All health plans that participate in the Medicare exchange would be required to offer benefits that are at least as comprehensive as those covered by traditional Medicare, and participating plans would be forbidden to charge discriminatory premiums and would be required to cover everyone regardless of age, gender or health status.

The direct federal contribution to health plans that cover the sickest seniors would be higher than it would be for plans that cover healthier seniors, thus ensuring that more help goes to seniors with greater health-care needs.

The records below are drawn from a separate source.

This design comes from an exercise in tuning for small area, a short achievable clock period and few clock cycles per item on the open sky130 flow, not from production work.
The RTL was checked by simulation tests, not by an equivalence proof against the original design.
No activity file was given, so power comes from the tool's default toggle rates.

## v6
==> flow/design.v (excerpt) <==
module mltp (
  input S, CLK, Clr,
  input [7:0] Binput, Qinput,
  output [7:0] A, Q,
  output reg R  
);
Size in the first run: about 190 cells after synthesis, roughly 36 I/O pins.
export LEC_CHECK = 0
export CAP_MARGIN = 20
export CORE_MARGIN = 2
export CORE_UTILIZATION = 40
export SLEW_MARGIN = 20
export SYNTH_HIERARCHICAL = 1
export SYNTH_MINIMUM_KEEP_SIZE = 0
create_clock -name core_clock -period 5.0 [get_ports {CLK}]
run.sh (not shown) runs the stock make flow with config.mk's settings and CLKGATE_MAP_FILE= SYNTH_SCRIPT=/design/flow/synth_recipe.tcl, a recipe that flattens the netlist after the stock synthesis.
Testbench counts of v6, summed over its fixed seeds: cycles 2,048, products 2,048.
Setup changes, v6 to v7
# v6
export LEC_CHECK = 0
export CAP_MARGIN = 20
export CORE_MARGIN = 2
export CORE_UTILIZATION = 40
export SLEW_MARGIN = 20
export SYNTH_HIERARCHICAL = 1
export SYNTH_MINIMUM_KEEP_SIZE = 0
create_clock -name core_clock -period 5.0 [get_ports {CLK}]
# v7
export LEC_CHECK = 0
export CAP_MARGIN = 20
export CORE_MARGIN = 2
export CORE_UTILIZATION = 40
export SETUP_SLACK_MARGIN = 2.0
export SLEW_MARGIN = 20
export SYNTH_HIERARCHICAL = 1
export SYNTH_MINIMUM_KEEP_SIZE = 0
create_clock -name core_clock -period 5.0 [get_ports {CLK}]
==> results.txt <==
- Diff v7..v6 | die area | unchanged
- v6: PASS, flow complete, no timing, DRC or antenna violations
- v7 completed; timing, DRC and antenna clean
- On area of all placed cells without fillers, v6 beats v7.
- STATUS fmax: v7 wins against v6
- v6 consumes more power than v7.
- Against v6, v7 comes in 1.8 points lower on power share of the clock group.

Starting RTL as in the previous note.
==> flow/design.v (excerpt) <==
module mltp (
  input S, CLK, Clr,
  input [7:0] Binput, Qinput,
  output [7:0] A, Q,
  output reg R  
);
clock: 5.0 ns
lec_check: 0
cap_margin: 20
core_margin: 2
core_utilization: 60
setup_slack_margin: 1.5
slew_margin: 20
synth_hierarchical: 1
synth_minimum_keep_size: 0
Testbench counts at the start, summed over its fixed seeds: cycles 2,048, products 2,048.
Rerun with:
--- a/flow/config.mk
+++ b/flow/config.mk
@@ -8,5 +8,5 @@
 export CAP_MARGIN = 20
 export CORE_MARGIN = 2
-export CORE_UTILIZATION = 60
+export CORE_UTILIZATION = 40
 export SETUP_SLACK_MARGIN = 1.5
 export SLEW_MARGIN = 20
Via count came out lower by about 2.4%; wire length came out lower by about 8%; setup slack barely changes; synthesized cell count stays the same; cell area came out higher by about 0.43%.
Rerun with:
--- a/flow/config.mk
+++ b/flow/config.mk
@@ -9,5 +9,5 @@
 export CORE_MARGIN = 2
 export CORE_UTILIZATION = 40
-export SETUP_SLACK_MARGIN = 1.5
+export SETUP_SLACK_MARGIN = 2.5
 export SLEW_MARGIN = 20
 export SYNTH_HIERARCHICAL = 1
Sequential cell count stays the same. Synthesized cell count does not change. Worst setup slack improved by 0.24 ns. Maximum frequency is higher by 7.2%. Cell count is higher by 2.7%. Clock power is lower by 15%. Area after synthesis stays the same. Non-clock buffer count is higher by 8.

== run Z ==
mltp, a different RTL version from the one above (not shown whole).
Size in the first run: roughly 210 cells after synthesis, ~25 flip-flops, about 36 I/O pins, ~2300 sq um of cells after synthesis.
==> flow/config.mk <==
export PLATFORM = sky130hd
export DESIGN_NAME = mltp
export DESIGN_NICKNAME = mltp
export VERILOG_FILES = /design/flow/design.v
export SDC_FILE = /design/flow/constraint.sdc
export NUM_CORES = 4
export LEC_CHECK = 0
export CAP_MARGIN = 20
export CORE_MARGIN = 2
export CORE_UTILIZATION = 40
export SETUP_SLACK_MARGIN = 2.1
export SLEW_MARGIN = 20
export SYNTH_HIERARCHICAL = 1
export SYNTH_MINIMUM_KEEP_SIZE = 0
==> flow/constraint.sdc <==
create_clock -name core_clock -period 5.0 [get_ports {CLK}]
set_input_delay 1.0000 -clock core_clock [delete_from_list [all_inputs] [get_ports {CLK}]]
set_output_delay 1.0000 -clock core_clock [all_outputs]
set_load 0.01 [all_outputs]
standard.sh (not shown) runs the stock make flow with config.mk's settings and CLKGATE_MAP_FILE= SYNTH_SCRIPT=/design/flow/synth_recipe.tcl, a recipe that flattens the netlist after the stock synthesis.
==> flow/flow/run.sh <==
#!/bin/bash
# The standard layout (standard.sh, unchanged synthesis), with two layout
# settings changed: the port buffers are plain buffers (buf_2) instead of the
# delay cells buffer_ports picks by default, and the resizer may swap a cell
# for one of another footprint (MATCH_CELL_FOOTPRINT=0), so it can size them.
# The full output of make (every ORFS step, each also logged under
# orfs/logs/) goes to make.log.
set -euo pipefail
bash standard.sh MATCH_CELL_FOOTPRINT=0 \
  "BUFFER_PORTS_ARGS=-buffer_cell sky130_fd_sc_hd__buf_2" finish > make.log 2>&1
Per the final summary, run Z finished and its layout is clean on timing, DRC and antenna.
Testbench counts of run Z, summed over its fixed seeds: cycles 2,048, products 2,048.
Here is what was changed in the inputs of run Y compared with run Z.
- swapping 2.1 for 1.95 in SETUP_SLACK_MARGIN
==> results.txt <==
- Clock buffer count from CTS delta (run Z -> run Y): insignificant
- Compared with run Z, run Y shows total routing usage reported by global routing lower by 1.1 points.
- For run Y, the type of the worst setup path was in2reg, unlike run Z, where it was reg2out.
- Changes observed in run Y relative to run Z: final non-filler cell area -11%, instance area at placement lower.
- Compared with run Z, run Y shows routed wire length lower by about 4%.
- Going from run Z to run Y, the data required time of the worst path was found to have gone up by 1.00 ns.

-- re-timing with driven ports --
No port has a modelled driver above. Below, the same layouts with a new extraction and two added sets of constraints. Step 1: set_driving_cell puts a clkbuf_16 on CLK and a buf_2 on each other input, an assumption about the parent block. Step 2 adds t to the input delays and takes it off the output delays; t is the mean of the earliest and latest rising clock arrival at the registers after step 1. Input paths then give back, and output paths get back, about the clock's delay inside the block. a / b / c = ideal ports / drivers / drivers and shift; a / b = the first two.
| run | t, ns | setup WS [ns] | clock arrival spread, ns |
|---|---|---|---|
| v6 | 0.292 | 1.122 / 1.128 / 0.836 | 0.002 / 0.002 |
| v7 | 0.281 | 1.765 / 1.752 / 1.470 | 0.003 / 0.003 |
| the first run of note 2 | 0.296 | 1.515 / 1.524 / 1.228 | 0.007 / 0.006 |
| the second run of note 2 | 0.291 | 1.513 / 1.521 / 1.230 | 0.003 / 0.002 |
| the third run of note 2 | 0.282 | 1.748 / 1.730 / 1.448 | 0.008 / 0.008 |
| run Z | 0.276 | 1.997 / 1.970 / 1.694 | 0.002 / 0.002 |
| run Y | 0.281 | 1.976 / 1.953 / 1.695 | 0.002 / 0.002 |
After both steps every run listed still meets setup and hold. The setup slack of run Z, which loses most, moves by -0.027 ns with the drivers and by -0.303 ns with both steps.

Democrats spent 2011 casting Ryan’s premium support plan as the end of Medicare. They won a special election on it. The president was outspoken against it. Democrats would “save” Medicare as we knew it. Ryan and Republicans stuck together and argued that Medicare couldn’t continue to exist as it does now – the spending crush wipes us out within a decade. This was true. In the supercommittee negotiations, some of the leaked Democratic plans would have reformed Medicare by keeping the program but raising ages. There was no Democratic talk of fundamental reform. There is now.

Eddie Vale, spokesman for the pro-Obamacare group “Protect Your Care,” emailed this morning that Ryan had basically caved, admitted his own plan had been too radical. But this plan, he said, was “‘better’ than Ryan’s original plan in the same way getting run over by a car is better than being run over by a bus.”